• **Problem**: All lines from the opening of the entries below through the line containing "export SLEW_MARGIN = 20" must be output exactly as they appear, with no other lines.

• **Data to process**:
⟨

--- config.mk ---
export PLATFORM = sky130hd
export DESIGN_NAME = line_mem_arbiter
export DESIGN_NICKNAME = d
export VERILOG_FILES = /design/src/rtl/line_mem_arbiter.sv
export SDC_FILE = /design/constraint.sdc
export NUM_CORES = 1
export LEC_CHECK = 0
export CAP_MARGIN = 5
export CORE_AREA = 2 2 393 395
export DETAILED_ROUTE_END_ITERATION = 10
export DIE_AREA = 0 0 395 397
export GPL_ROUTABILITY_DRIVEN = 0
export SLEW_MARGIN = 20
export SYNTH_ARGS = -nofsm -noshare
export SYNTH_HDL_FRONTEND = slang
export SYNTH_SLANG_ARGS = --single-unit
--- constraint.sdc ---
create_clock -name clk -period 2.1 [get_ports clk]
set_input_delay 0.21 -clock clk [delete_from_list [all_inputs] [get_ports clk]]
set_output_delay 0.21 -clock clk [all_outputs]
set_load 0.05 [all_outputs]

⟩

• **Written response**:
--- config.mk ---
export PLATFORM = sky130hd
export DESIGN_NAME = line_mem_arbiter
export DESIGN_NICKNAME = d
export VERILOG_FILES = /design/src/rtl/line_mem_arbiter.sv
export SDC_FILE = /design/constraint.sdc
export NUM_CORES = 1
export LEC_CHECK = 0
export CAP_MARGIN = 5
export CORE_AREA = 2 2 393 395
export DETAILED_ROUTE_END_ITERATION = 10
export DIE_AREA = 0 0 395 397
export GPL_ROUTABILITY_DRIVEN = 0
export SLEW_MARGIN = 20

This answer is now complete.